Fourier Series Lecture Notes

Introduction

Discussion on Fourier series, focusing on:
- Calculation of coefficients in a Fourier series
- Convergence of Fourier series
Example function: Square wave with discontinuity at π

Goal: Approximate a function with a sum of trigonometric terms (sine and cosine)
Key Integrals: Used to compute coefficients
- Integral of sin(mt) × sin(nt)
  - If m = n: Result is π
  - If m ≠ n: Result is 0
- Integral of cos(mt) × cos(nt)
  - Same behavior as sine
- Integral of cos(mt) × sin(nt)
  - Always 0

Multiply both sides of the Fourier expansion by sine or cosine and integrate from 0 to 2π
b_n Coefficients:
- Derived from multiplying both sides by sin(mt)
- Formula: [ b_m = \frac{1}{\pi} \int_0^{2\pi} f(t) \sin(mt) , dt ]
a_n Coefficients:
- Derived from multiplying both sides by cos(mt)
- Formula: [ a_m = \frac{1}{\pi} \int_0^{2\pi} f(t) \cos(mt) , dt ]
a_0 Coefficient:
- Derived by multiplying by 1 and integrating
- Formula: [ a_0 = \frac{1}{\pi} \int_0^{2\pi} f(t) , dt ]

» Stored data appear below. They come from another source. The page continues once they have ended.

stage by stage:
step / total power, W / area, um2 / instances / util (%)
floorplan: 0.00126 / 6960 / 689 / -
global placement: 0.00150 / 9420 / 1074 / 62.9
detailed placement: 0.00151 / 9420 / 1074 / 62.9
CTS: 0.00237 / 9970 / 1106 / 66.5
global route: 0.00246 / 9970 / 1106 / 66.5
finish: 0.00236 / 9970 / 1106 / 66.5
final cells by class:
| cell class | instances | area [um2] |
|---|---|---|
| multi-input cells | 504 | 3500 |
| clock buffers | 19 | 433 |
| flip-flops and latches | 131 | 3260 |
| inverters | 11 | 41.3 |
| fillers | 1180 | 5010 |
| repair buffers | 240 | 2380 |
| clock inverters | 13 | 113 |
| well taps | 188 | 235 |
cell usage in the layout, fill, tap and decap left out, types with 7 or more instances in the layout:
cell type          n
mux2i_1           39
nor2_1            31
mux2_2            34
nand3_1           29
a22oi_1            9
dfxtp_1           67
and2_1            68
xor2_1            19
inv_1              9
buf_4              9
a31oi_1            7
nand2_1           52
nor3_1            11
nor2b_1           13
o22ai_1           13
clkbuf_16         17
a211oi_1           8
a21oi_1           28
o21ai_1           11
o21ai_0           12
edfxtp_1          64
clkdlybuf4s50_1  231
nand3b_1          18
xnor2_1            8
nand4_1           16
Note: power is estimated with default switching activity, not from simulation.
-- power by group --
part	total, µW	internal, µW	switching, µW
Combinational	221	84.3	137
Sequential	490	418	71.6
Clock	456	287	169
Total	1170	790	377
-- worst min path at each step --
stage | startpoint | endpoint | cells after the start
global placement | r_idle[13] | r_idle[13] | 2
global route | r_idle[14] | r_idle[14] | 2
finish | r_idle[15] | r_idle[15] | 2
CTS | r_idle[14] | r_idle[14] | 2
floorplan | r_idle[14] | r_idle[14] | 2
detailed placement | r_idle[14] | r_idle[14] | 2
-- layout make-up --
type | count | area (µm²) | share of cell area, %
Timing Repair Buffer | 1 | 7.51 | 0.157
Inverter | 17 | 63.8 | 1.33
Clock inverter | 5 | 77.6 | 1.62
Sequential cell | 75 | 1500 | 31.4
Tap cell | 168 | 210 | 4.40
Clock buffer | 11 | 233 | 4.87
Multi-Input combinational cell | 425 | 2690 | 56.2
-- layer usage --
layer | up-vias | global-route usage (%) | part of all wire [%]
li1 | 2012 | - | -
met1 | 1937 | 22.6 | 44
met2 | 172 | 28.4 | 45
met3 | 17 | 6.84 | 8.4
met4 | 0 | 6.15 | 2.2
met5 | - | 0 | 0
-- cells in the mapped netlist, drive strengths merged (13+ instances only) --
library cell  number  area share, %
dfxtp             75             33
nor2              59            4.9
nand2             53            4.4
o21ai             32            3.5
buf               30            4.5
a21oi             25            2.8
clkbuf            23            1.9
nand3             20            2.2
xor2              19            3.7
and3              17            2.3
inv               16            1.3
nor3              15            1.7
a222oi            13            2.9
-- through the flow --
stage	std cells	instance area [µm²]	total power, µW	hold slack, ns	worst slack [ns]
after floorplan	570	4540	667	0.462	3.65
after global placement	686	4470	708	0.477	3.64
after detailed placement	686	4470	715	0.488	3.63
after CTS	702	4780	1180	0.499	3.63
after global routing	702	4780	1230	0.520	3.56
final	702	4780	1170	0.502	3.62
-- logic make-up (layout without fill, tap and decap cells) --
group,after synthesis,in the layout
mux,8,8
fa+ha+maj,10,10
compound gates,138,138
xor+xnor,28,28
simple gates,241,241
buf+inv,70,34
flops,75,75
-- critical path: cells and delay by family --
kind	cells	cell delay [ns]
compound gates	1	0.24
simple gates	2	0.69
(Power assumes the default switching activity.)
**config.mk**
```make
export PLATFORM = sky130hd
export DESIGN_NAME = probatina_example_rd_burst_gen_flat
export DESIGN_NICKNAME = d
export VERILOG_FILES = /design/src/rtl/probatina_example_rd_burst_gen_if.sv /design/src/rtl/probatina_example_rd_burst_gen.sv /design/src/flat_wrapper.sv
export SDC_FILE = /design/constraint.sdc
export NUM_CORES = 1
export LEC_CHECK = 0
export ABC_AREA = 1
export BUFFER_PORTS_ARGS = -buffer_cell sky130_fd_sc_hd__buf_2
export CAP_MARGIN = 0
export CORE_MARGIN = 2
export CORE_UTILIZATION = 25
export CTS_BUF_LIST = sky130_fd_sc_hd__clkbuf_4
export CTS_CLUSTER_SIZE = 10
export DETAILED_ROUTE_END_ITERATION = 10
export GPL_TIMING_DRIVEN = 0
export PLACE_DENSITY_LB_ADDON = 0.2
export SLEW_MARGIN = 20
export SYNTH_ARGS = -nofsm -noshare
export SYNTH_HDL_FRONTEND = slang
export SYNTH_SLANG_ARGS = --single-unit
```
**constraint.sdc**
```tcl
create_clock -name clk -period 2.9 [get_ports clk]
set_input_delay 0.435 -clock clk [delete_from_list [all_inputs] [get_ports clk]]
set_output_delay 0.435 -clock clk [all_outputs]
set_load 0.02 [all_outputs]
```
**src/rtl/probatina_example_rd_burst_gen_if.sv**
```systemverilog
// AXI4 read-address channel plus the R-channel handshake bits watched by the burst generator.
interface probatina_example_rd_burst_gen_if #(
  parameter int C_ADDR_WIDTH = 64
);
  logic                    arvalid;
  logic                    arready;
  logic [C_ADDR_WIDTH-1:0] araddr;
  logic [7:0]              arlen;
  logic                    rvalid;
  logic                    rready;
  logic                    rlast;

  modport master (
    output arvalid, araddr, arlen,
    input  arready, rvalid, rready, rlast
  );

  modport slave (
    input  arvalid, araddr, arlen,
    output arready, rvalid, rready, rlast
  );
endinterface

```
**src/rtl/probatina_example_rd_burst_gen.sv**
```systemverilog
// Splits one kernel read request into fixed-size AXI4 AR bursts, throttled by an outstanding-burst limit.
// Optional macro PROBATINA_RD_STALL_CNT_EN adds the stall_cycles counter output.
module probatina_example_rd_burst_gen #(
  parameter int C_ADDR_WIDTH      = 64,
  parameter int C_DATA_WIDTH      = 512,
  parameter int C_XFER_SIZE_WIDTH = 32,
  parameter int C_BURST_LEN       = 64,
  parameter int C_MAX_OUTSTANDING = 16
) (
  input  logic                                   clk,
  input  logic                                   rst,
  input  logic                                   ctrl_start,
  input  logic [C_ADDR_WIDTH-1:0]                ctrl_addr_offset,
  input  logic [C_XFER_SIZE_WIDTH-1:0]           ctrl_xfer_size_in_beats,
  output logic                                   ctrl_busy,
  output logic                                   ctrl_done,
  output logic [$clog2(C_MAX_OUTSTANDING+1)-1:0] outstanding,
`ifdef PROBATINA_RD_STALL_CNT_EN
  output logic [31:0]                            stall_cycles,
`endif
  probatina_example_rd_burst_gen_if.master       m_axi
);

  localparam int OUT_W   = $clog2(C_MAX_OUTSTANDING + 1);
  localparam int XW      = C_XFER_SIZE_WIDTH;
  localparam int LOG2_BL = $clog2(C_BURST_LEN);
  localparam logic [OUT_W-1:0]        MAX_OUT     = OUT_W'(C_MAX_OUTSTANDING);
  localparam logic [XW-1:0]           REM_MASK    = XW'(C_BURST_LEN - 1);
  localparam logic [8:0]              FULL_LEN    = 9'(C_BURST_LEN);
  localparam logic [C_ADDR_WIDTH-1:0] BURST_BYTES = C_ADDR_WIDTH'(C_BURST_LEN * (C_DATA_WIDTH / 8));

  typedef enum logic [2:0] {IDLE, SETUP, ISSUE, DRAIN, DONE} state_t;

  state_t                  state;
  logic [C_ADDR_WIDTH-1:0] base_q;
  logic [XW-1:0]           size_q;
  logic [XW-1:0]           bursts_left;
  logic [8:0]              last_len_q;

  logic                    ar_hs;
  logic                    r_cpl;
  logic [OUT_W-1:0]        outstanding_nxt;
  logic                    arvalid_nxt;
  logic [XW-1:0]           size_rem;
  logic [XW-1:0]           num_bursts;
  logic [8:0]              last_len;

  assign ar_hs = m_axi.arvalid & m_axi.arready;
  // A last beat with nothing outstanding is a protocol error and is dropped.
  assign r_cpl = m_axi.rvalid & m_axi.rready & m_axi.rlast & (outstanding != '0);

  always_comb begin
    // NOTE: default assignment first so every path drives the signal and no latch is inferred.
    outstanding_nxt = outstanding;
    if (ar_hs && !r_cpl)
      outstanding_nxt = outstanding + 1'b1;
    else if (!ar_hs && r_cpl)
      outstanding_nxt = outstanding - 1'b1;
  end

  // Issue decisions look at next-cycle occupancy so a freed slot is reused immediately.
  assign arvalid_nxt = (outstanding_nxt < MAX_OUT);
  assign size_rem    = size_q & REM_MASK;
  assign num_bursts  = (size_q >> LOG2_BL) + XW'(size_rem != '0);
  assign last_len    = (size_rem == '0) ? FULL_LEN : 9'(size_rem);

  function automatic logic [7:0] burst_arlen(input logic [XW-1:0] left, input logic [8:0] len_last);
    return (left == XW'(1)) ? 8'(len_last - 9'd1) : 8'(C_BURST_LEN - 1);
  endfunction

  always_ff @(posedge clk) begin
    // NOTE: sequential state uses non-blocking assignments so all registers update from pre-edge values.
    if (rst) begin
      state         <= IDLE;
      ctrl_busy     <= 1'b0;
      ctrl_done     <= 1'b0;
      m_axi.arvalid <= 1'b0;
      m_axi.araddr  <= '0;
      m_axi.arlen   <= '0;
      outstanding   <= '0;
      base_q        <= '0;
      size_q        <= '0;
      bursts_left   <= '0;
      last_len_q    <= '0;
    end else begin
      outstanding <= outstanding_nxt;
      case (state)
        IDLE: begin
          if (ctrl_start) begin
            base_q    <= ctrl_addr_offset;
            size_q    <= ctrl_xfer_size_in_beats;
            ctrl_busy <= 1'b1;
            state     <= SETUP;
          end
        end
        SETUP: begin
          bursts_left <= num_bursts;
          last_len_q  <= last_len;
          if (size_q == '0) begin
            ctrl_busy <= 1'b0;
            ctrl_done <= 1'b1;
            state     <= DONE;
          end else begin
            m_axi.araddr  <= base_q;
            m_axi.arlen   <= burst_arlen(num_bursts, last_len);
            m_axi.arvalid <= arvalid_nxt;
            state         <= ISSUE;
          end
        end
        ISSUE: begin
          if (ar_hs) begin
            bursts_left  <= bursts_left - 1'b1;
            m_axi.araddr <= m_axi.araddr + BURST_BYTES;
            if (bursts_left == XW'(1)) begin
              m_axi.arvalid <= 1'b0;
              state         <= DRAIN;
            end else begin
              m_axi.arlen   <= burst_arlen(bursts_left - 1'b1, last_len_q);
              m_axi.arvalid <= arvalid_nxt;
            end
          end else if (!m_axi.arvalid) begin
            m_axi.arvalid <= arvalid_nxt;
          end
        end
        DRAIN: begin
          if (outstanding == '0) begin
            ctrl_busy <= 1'b0;
            ctrl_done <= 1'b1;
            state     <= DONE;
          end
        end
        DONE: begin
          ctrl_done <= 1'b0;
          state     <= IDLE;
        end
        default: state <= IDLE;
      endcase
    end
  end

`ifdef PROBATINA_RD_STALL_CNT_EN
  // Counts AR backpressure cycles plus issue cycles held off by the outstanding limit.
  always_ff @(posedge clk) begin
    if (rst)
      stall_cycles <= '0;
    else if (state == IDLE && ctrl_start)
      stall_cycles <= '0;
    else if (stall_cycles != '1 &&
             ((m_axi.arvalid && !m_axi.arready) ||
              (state == ISSUE && !m_axi.arvalid && outstanding >= MAX_OUT)))
      stall_cycles <= stall_cycles + 1'b1;
  end
`endif

endmodule
```
**src/flat_wrapper.sv**
```systemverilog
// flat-port wrapper written by rule: the top's interface ports become plain ports
module probatina_example_rd_burst_gen_flat 
#(
  parameter int C_ADDR_WIDTH      = 64,
  parameter int C_DATA_WIDTH      = 512,
  parameter int C_XFER_SIZE_WIDTH = 32,
  parameter int C_BURST_LEN       = 64,
  parameter int C_MAX_OUTSTANDING = 16
)
  (clk, rst, ctrl_start, ctrl_addr_offset, ctrl_xfer_size_in_beats, ctrl_busy, ctrl_done, outstanding, m_axi_arvalid, m_axi_araddr, m_axi_arlen, m_axi_arready, m_axi_rvalid, m_axi_rready, m_axi_rlast);
  probatina_example_rd_burst_gen_if #(.C_ADDR_WIDTH(C_ADDR_WIDTH)) m_axi_i ();
  input  logic clk;
  input  logic rst;
  input  logic ctrl_start;
  input  logic [C_ADDR_WIDTH-1:0] ctrl_addr_offset;
  input  logic [C_XFER_SIZE_WIDTH-1:0] ctrl_xfer_size_in_beats;
  output logic ctrl_busy;
  output logic ctrl_done;
  output logic [$clog2(C_MAX_OUTSTANDING+1)-1:0] outstanding;
  output wire logic [$bits(m_axi_i.arvalid)-1:0] m_axi_arvalid;
  output wire logic [$bits(m_axi_i.araddr)-1:0] m_axi_araddr;
  output wire logic [$bits(m_axi_i.arlen)-1:0] m_axi_arlen;
  input wire logic [$bits(m_axi_i.arready)-1:0] m_axi_arready;
  input wire logic [$bits(m_axi_i.rvalid)-1:0] m_axi_rvalid;
  input wire logic [$bits(m_axi_i.rready)-1:0] m_axi_rready;
  input wire logic [$bits(m_axi_i.rlast)-1:0] m_axi_rlast;
  assign m_axi_arvalid = m_axi_i.arvalid;
  assign m_axi_araddr = m_axi_i.araddr;
  assign m_axi_arlen = m_axi_i.arlen;
  assign m_axi_i.arready = m_axi_arready;
  assign m_axi_i.rvalid = m_axi_rvalid;
  assign m_axi_i.rready = m_axi_rready;
  assign m_axi_i.rlast = m_axi_rlast;
  probatina_example_rd_burst_gen #(.C_ADDR_WIDTH(C_ADDR_WIDTH), .C_DATA_WIDTH(C_DATA_WIDTH), .C_XFER_SIZE_WIDTH(C_XFER_SIZE_WIDTH), .C_BURST_LEN(C_BURST_LEN), .C_MAX_OUTSTANDING(C_MAX_OUTSTANDING)) u_core (.clk(clk), .rst(rst), .ctrl_start(ctrl_start), .ctrl_addr_offset(ctrl_addr_offset), .ctrl_xfer_size_in_beats(ctrl_xfer_size_in_beats), .ctrl_busy(ctrl_busy), .ctrl_done(ctrl_done), .outstanding(outstanding), .m_axi(m_axi_i));
endmodule
```
# == After elaboration in Yosys (flattened, before gate mapping) ==
# Cells that the tools add are included.
# W data, S select, Z words.
# totals
ff_bits,218
latchBits,0
n_memories,0
wordCells,90
ram_bits,0
output_inout_bits,80
input_bits,103
romBits,0
# op_classes
div_mod_pow,0
n_shift,0
eq_ne,14
muxes,32
add_sub_neg,7
mul,0
n_reduce_logical,21
bitwise,4
n_lt_le_gt_ge,1
# op_table
op,count
$mux W64,2
$pmux W64 S2,1
$eq A32 B1 Y1 const B,3
$add A64 B13 Y64 const B,1
$logic_not A32 Y1,2
$pmux W32 S2,1
$mux W8,5
$mux W32,1
$reduce_bool A32 Y1,1
$sub A32 B1 Y32 const B,1
$add A26 B1 Y27,1
$pmux W8 S2,1
$sub A7 B1 Y8 const B,2
$mux W3,5
$pmux W3 S4,1
$reduce_and A4 Y1,3
$mux W5,2
$mux W1,9
$ne A2 B1 Y1 const B,4
$mux W7,1
$eq A3 B2 Y1 const B,2
$ne A2 B2 Y1 const B,3
$pmux W1 S3,2
$reduce_and A2 Y1,3
other kinds (15),22

# == Logic depth before layout (Yosys ltp) ==
# logic_depth
depth_word,10
ltp_mapped,21
mapped_depth_nobuf,21

# == Least setup slack after synthesis ==
# Ideal clock, no wire load.
# synth_timing
path_type,reg-to-reg
start,register u_core.size_q[0]
end,register u_core.m_axi.arlen[0]
slack_ns,0.379
n_path_buf,0
stages_incl_launch_ff,20
setup_time_ns,0.119
period_less_slack_ns,2.521
arrival_time_ns,2.402
required_time_ns,2.781
cell_sequence,dfxtp_1 > inv_1 > ha_1 > nand2_1 > nor2_1 > nand2_1 > ha_1 > ha_1 > nand2_1 > nor2_4 > nand2_2 > nor2_4 > nand2_1 > xor2_1 > nor2_1 > nand2_1 > nor2_4 > nand4_1 > nand2_1 > a21oi_1
# synth_via
elab_chain_len,6
elab_cells_between_ends,12
cone_classes,add/sub (2); eq/ne (2); mux (4); reduce/logical (4)
# synth_lines
item,line,source
"start, declared",probatina_example_rd_burst_gen.sv:36,logic [XW-1:0] size_q;
"start signal, assigned",probatina_example_rd_burst_gen.sv:91,size_q <= ctrl_xfer_size_in_beats;
$reduce_bool A32 Y1 or $logic_not A32 Y1 (tied branches),"probatina_example_rd_burst_gen.sv:64, probatina_example_rd_burst_gen.sv:65",
$add A26 B1 Y27 or $mux W7 (tied branches),"probatina_example_rd_burst_gen.sv:64, probatina_example_rd_burst_gen.sv:65",
$eq A32 B1 Y1 or $sub A7 B1 Y8 (tied branches),probatina_example_rd_burst_gen.sv:68,return (left == XW'(1)) ? 8'(len_last - 9'd1) : 8'(C_BURST_LEN - 1);
$mux W8,probatina_example_rd_burst_gen.sv:68,
$mux W8,probatina_example_rd_burst_gen.sv:99,if (size_q == '0) begin
$pmux W8 S2,probatina_example_rd_burst_gen.sv:87,case (state)
"end signal, assigned",probatina_example_rd_burst_gen.sv:105,"m_axi.arlen <= burst_arlen(num_bursts, last_len);"
"end signal, assigned",probatina_example_rd_burst_gen.sv:118,"m_axi.arlen <= burst_arlen(bursts_left - 1'b1, last_len_q);"
"end, declared",probatina_example_rd_burst_gen_if.sv:14,"output arvalid, araddr, arlen,"
# Parallel ways exist; a longest one is shown, timed or not. The select of a mux whose other input is x is not followed.
# A chain may end at the register's enable or synchronous reset.

# == Worst setup path after layout ==
# layout_timing
start,register u_core.size_q[28]
end,register u_core.m_axi.arlen[6]
# layout_via
elab_chain_len,5
elab_cells_between_ends,8
cone_classes,add/sub (1); eq/ne (2); mux (3); reduce/logical (2)
# layout_lines
item,line,source
$add A26 B1 Y27,probatina_example_rd_burst_gen.sv:64,assign num_bursts = (size_q >> LOG2_BL) + XW'(size_rem != '0);
$eq A32 B1 Y1,probatina_example_rd_burst_gen.sv:68,
$mux W8,probatina_example_rd_burst_gen.sv:68,
$mux W8,probatina_example_rd_burst_gen.sv:99,
$pmux W8 S2,probatina_example_rd_burst_gen.sv:87,
# Parallel ways exist; a longest one is shown, timed or not. The select of a mux whose other input is x is not followed.

==> key figures <==
Outcome
  • Outcome: finished clean

Layout
  • Area grow syn2layout: 29.5%
  • Nets: 2409
  • Commonest non-fill, non-tap cells in the layout: 370 x nand2_1, 265 x inv_1, 216 x dfxtp_1
  • Fin cells: 3015
  • Layout cells sized above 1: 0.165
  • Commonest non-fill, non-tap cell in the layout: nand2_1

Power and ir drop
  • Clk pwr share: 0.178
  • Switching Share: 0.518
  • Gate power share: 0.524
  • Peak supply drop: 426 uV
  • P_int: 8.33 mW
  • Switching power: 8.94 mW
  • Leak pwr: 6.83 nW
  • Pwr dens: 1070 mW/mm^2
  • Sequential Power Share: 0.298
  • Power, Total: 17.3 mW

Logic synthesis
  • Synth top area cells: dfxtp_1 35%, nand2_1 11%, a21oi_1 8.6%
  • Synth Instances: 1940
  • Syn_area_per_cell: 6.45 sq um
  • Post-synth top area cell: dfxtp_1
  • Post-synth EDFFs: 0
  • Register area share after synthesis: 0.349
  • Synth Register Bits: 218
  • Mapped Area: 0.0125 sq mm
  • Predominant post-synthesis flop cell: dfxtp_1
  • Syn Nets: 2055
  • Synth Warn #: 0
  • Top-area cell type share of the netlist area: 0.349
  • Count of cell types in the netlist: 45
  • Ys async rst share: 0

Route
  • Vias: 14400
  • TritonRoute pass-1 iters: 5
  • 1st-iter DRT viols: 887
  • DRC viols: 0
  • Vias per std cell: 4.79
  • Routed Antenna Nets: 0
  • Routed WL: 55.2 mm
  • Post-DR wirelength/cell: 18.3 um

Timing
  • Slew Viols, Final: 0
  • Least-Margin Pin Slew: 1.16 ns
  • Minimum clock period: 2.78 ns
  • Setup Skew: 0.0684 ns
  • Final Cycle Share: 0.958
  • Unrepaired setup endpoints after global routing: true
  • Fmax: 360 MHz
  • Final hold vios: 0
  • Final setup fails: 0
  • Max-slew headroom: 0.227

Floorplan
  • I/O Pins: 183
  • Full die area: 0.0519 sq mm
  • Die Width: 228 um
  • Initial Util: 0.252
  • Core region area: 0.0498 sq mm
  • Core Rows: 82
  • Die H: 228 um

Critical path
  • Worst r2r src: u_core.size_q[28]$_SDFFE_PP0P_
  • Worst Path Max Fanout: 10
  • Register-to-Register Setup Slack: 0.12 ns
  • CP Capture Type: flip-flop
  • R2R cell count: 9
  • Required @ worst endpoint: 3.53 ns
  • CP Launch Type: flip-flop
  • Reg-to-reg endpoint: u_core.m_axi.arlen[6]$_SDFFE_PP0P_
  • CP arrival: 3.41 ns
  • Critical path class: reg -> reg

Placed design
  • Port bufs: 182
  • DP Wirelength: 42.3 mm
  • DP Cell Count: 2794
  • RePlAce Congestion: 0.911

Hold path
  • Worst hold path stage count: 3
  • Hold WC Path Type: in -> reg
  • Worst Hold Path EP: u_core.size_q[8]$_SDFFE_PP0P_
  • Hold_sp: ctrl_xfer_size_in_beats[8]

CTS
  • Clock Root Buffer: clkbuf_4
  • Max clock buf depth: 3
  • Latest clock arrival within the worst-skew pair: 0.78 ns
  • Clock Sinks: 218
  • CTS Buf Count: 69
  • H-tree lvl count: 3
  • CTS tree: built
  • Clock-pin slew on the worst setup and hold paths: 0.08 ns

Global routing
  • Largest net degree at the start of global routing: 11
  • First-pass GRT wire length: 83.9 mm
  • Initial antenna violation count: 5
  • Vias in the first global route: 14400
  • Global route overflow: 0
  • Gr usage total: 0.209

Flow run
  • Max cap viols: 0
cell type report:
type	count	area, sq um
inverter	272	1020
tap	672	841
timing repair buffer	283	1900
clock inverter	21	96.3
clock buffer	97	728
multi-input combinational	1364	6890
fill	5561	33500
buffer	86	358
antenna	2	5.00
sequential	218	4370
critical path, stage by stage, from the launching register on:
cell	delay, ns
dfxtp_1	0.35
nor4_1	0.35
nand3_1	0.23
nor3_1	0.38
nand2_1	0.12
nand2_2	0.20
buf_1	0.67
nor2_1	0.09
nand3_1	0.17
a21oi_1	0.08
synthesized netlist by cell type (12+ instances only):
cell type  instances
nor2_1           191
o21ai_0          204
a21oi_1          214
nand2_1          378
o211ai_1          37
nor2_4            15
ha_1              12
clkbuf_1          65
nand4_1           50
nand3_1           99
inv_1            268
dfxtp_1          218
xor2_1            27
nor3_1            38
a31oi_1           15
cell families after synthesis:
group                      after synthesis  share of synthesized area
xor gates and xnor gates                33                     0.0231
buffers and inverters                  358                      0.110
DFF                                    218                      0.349
and+or+nand+nor                        826                      0.296
AOI/OAI and AO/OA                      493                      0.210
adders and majority gates               12                     0.0120
worst max path at each step:
stage | from | endpoint | slack, ns
2_1_floorplan | u_core.size_q[0]$_SDFFE_PP0P_ | u_core.m_axi.arlen[0]$_SDFFE_PP0P_ | 0.38
3_3_place_gp | u_core.size_q[0]$_SDFFE_PP0P_ | u_core.m_axi.arlen[4]$_SDFFE_PP0P_ | -0.34
3_5_place_dp | u_core.size_q[0]$_SDFFE_PP0P_ | u_core.m_axi.arlen[2]$_SDFFE_PP0P_ | -0.36
4_1_cts | u_core.size_q[0]$_SDFFE_PP0P_ | u_core.m_axi.arlen[2]$_SDFFE_PP0P_ | 0.01
5_1_grt | u_core.size_q[1]$_SDFFE_PP0P_ | u_core.m_axi.arlen[2]$_SDFFE_PP0P_ | -0.06
6_report | u_core.size_q[28]$_SDFFE_PP0P_ | u_core.m_axi.arlen[6]$_SDFFE_PP0P_ | 0.12
flip-flops by register name (all words and copies together) (netlist names), 3 cells and up:
signal,flops
u_core.last_len_q,7
u_core.base_q,64
u_core.m_axi.araddr,64
u_core.state,3
u_core.bursts_left,32
u_core.outstanding,5
u_core.m_axi.arlen,8
u_core.size_q,32
repair_timing:
action	CTS	global route
buffers inserted	4	3
endpoints found under the hold margin	94	0
cloned	0	0
setup endpoints to repair	7	18
gates resized for setup	10	26
pin swaps	10	15
hold buffers	94	0
power groups by stage:
stage	clock network, mW	logic, mW	registers, mW
2_1_floorplan	0	5.47	5.26
3_3_place_gp	0	8.69	5.16
3_5_place_dp	0	8.73	5.17
4_1_cts	3.18	8.94	5.12
5_1_grt	3.31	10.0	5.29
6_report	3.07	9.04	5.15
layer usage:
metal | GRT usage | share of wire | vias to the layer above
li1 | - | - | 7151
met1 | 0.273 | 0.46 | 6722
met2 | 0.323 | 0.44 | 452
met3 | 0.0528 | 0.068 | 114
met4 | 0.0946 | 0.035 | 4
met5 | 0 | 0.00049 | -
stage by stage:
| step | hold WS (ns) | instance area (sq um) | util | setup WS [ns] | setup TNS (ns) |
|---|---|---|---|---|---|
| CTS | 0.0107 | 16100 | 0.324 | 0.0119 | 0 |
| global route | 0.0723 | 16200 | 0.326 | -0.0557 | -0.0647 |
| finish | 0.0628 | 16200 | 0.326 | 0.123 | 0 |
| floorplan | 0.420 | 12500 | - | 0.379 | 0 |
| global placement | 0.430 | 14300 | 0.287 | -0.336 | -2.22 |
| detailed placement | 0.435 | 14300 | 0.287 | -0.363 | -2.34 |
Note: power is estimated with default switching activity, not from simulation.
**config.mk**
```make
export PLATFORM = sky130hd
export DESIGN_NAME = open_loop_send_engine
export DESIGN_NICKNAME = d
export VERILOG_FILES = /design/src/rtl/open_loop_send_engine.sv
export SDC_FILE = /design/constraint.sdc
export NUM_CORES = 1
export LEC_CHECK = 0
export BUFFER_PORTS_ARGS = -buffer_cell sky130_fd_sc_hd__clkbuf_2
export CORE_UTILIZATION = 50
export CTS_CLUSTER_DIAMETER = 200
export DETAILED_ROUTE_END_ITERATION = 10
export GPL_ROUTABILITY_DRIVEN = 0
export GPL_TIMING_DRIVEN = 0
export HOLD_SLACK_MARGIN = 0.05
export PLACE_DENSITY_LB_ADDON = 0.12
export SKIP_CTS_REPAIR_TIMING = 1
export SYNTH_ARGS = -nofsm -noshare
export SYNTH_HDL_FRONTEND = slang
export SYNTH_SLANG_ARGS = --single-unit
```
**constraint.sdc**
```tcl
create_clock -name clk -period 7.3 [get_ports clk]
set_input_delay 2.19 -clock clk [delete_from_list [all_inputs] [get_ports clk]]
set_output_delay 2.19 -clock clk [all_outputs]
set_load 0.005 [all_outputs]
```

Function: 1 from 0 to π, 0 from π to 2π
Coefficients calculated by adjusting integration limits
Result:
- [ a_0 = 1 ]
- [ a_m = 0 ] for all m
- [ b_m = \frac{2}{\pi m} ] for odd m (1, 3, 5,...)

Fourier Convergence Theorem:
- Assumes f and f' are piecewise continuous on the interval [-L, L]
- Fourier series converges to f(t) where f is continuous
- At discontinuities, converges to midpoint of the jump

Fourier series provides a way to represent functions, especially useful for functions with discontinuities
Convergence depends on the continuity of the function and its derivative
Formulas for a_0, a_m, and b_m are critical for deriving the series
Illustrative example shows approximation quality

This lecture highlights the mathematical elegance and practical utility of Fourier series in approximating functions with trigonometric terms.